==> src/logic/mahc_pkg.sv <==
/*
 Package for the station address, group hash and PHY management registers.
 Assumes a plain register port with word indices as printed offsets.
*/
package mahc_pkg;
   localparam int ADDR_W = 4;
   localparam logic [3:0] OFS_ADDR_UP = 4'h2;
   localparam logic [3:0] OFS_ADDR_LO = 4'h3;
   localparam logic [3:0] OFS_HASH_UP = 4'h4;
   localparam logic [3:0] OFS_HASH_LO = 4'h5;
   localparam logic [3:0] OFS_MGMT_CMD = 4'h6;
   localparam logic [3:0] OFS_MGMT_DATA = 4'h7;
   localparam logic [3:0] OFS_FILT_CTRL = 4'h1;
   localparam logic [15:0] RST_ADDR_UP = 16'hffff;
   localparam logic [31:0] RST_ADDR_LO = 32'h0fffffff;
   localparam logic [31:0] RST_HASH = 32'h00000000;
   localparam int CMD_BUSY = 0;
   localparam int CMD_WRITE = 1;
   localparam int IDX_LSB = 6;
   localparam int IDX_MSB = 10;
   localparam int PA_LSB = 11;
   localparam int PA_MSB = 15;
   localparam int DATA_W = 16;
   localparam int FILT_PASS_ALL = 0;
   localparam logic [2:0] EE_FIRST = 3'h1;
   localparam logic [2:0] EE_LAST = 3'h6;

   typedef struct packed {
      logic [ADDR_W-1:0] addr;
      logic [31:0] wdata;
      logic wr;
      logic rd;
   } mahc_bus_req_t;

   typedef struct packed {
      logic valid;
      logic [2:0] addr;
      logic [7:0] data;
   } mahc_ee_byte_t;

   typedef struct packed {
      logic start;
      logic write;
      logic [4:0] phyAddr;
      logic [4:0] regIdx;
      logic [15:0] wdata;
   } mahc_mdio_req_t;

   typedef enum logic [1:0] {MG_IDLE, MG_WAIT} mahc_mgmt_state_t;
endpackage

DIRECTIONS FOR THIS TASK -
Within the records above, the line carrying "logic valid;" starts the range and the last line ends it. Set down that range exactly.

RESULT BELOW -
      logic valid;
      logic [2:0] addr;
      logic [7:0] data;
   } mahc_ee_byte_t;

   typedef struct packed {
      logic start;
      logic write;
      logic [4:0] phyAddr;
      logic [4:0] regIdx;
      logic [15:0] wdata;
   } mahc_mdio_req_t;

   typedef enum logic [1:0] {MG_IDLE, MG_WAIT} mahc_mgmt_state_t;
endpackage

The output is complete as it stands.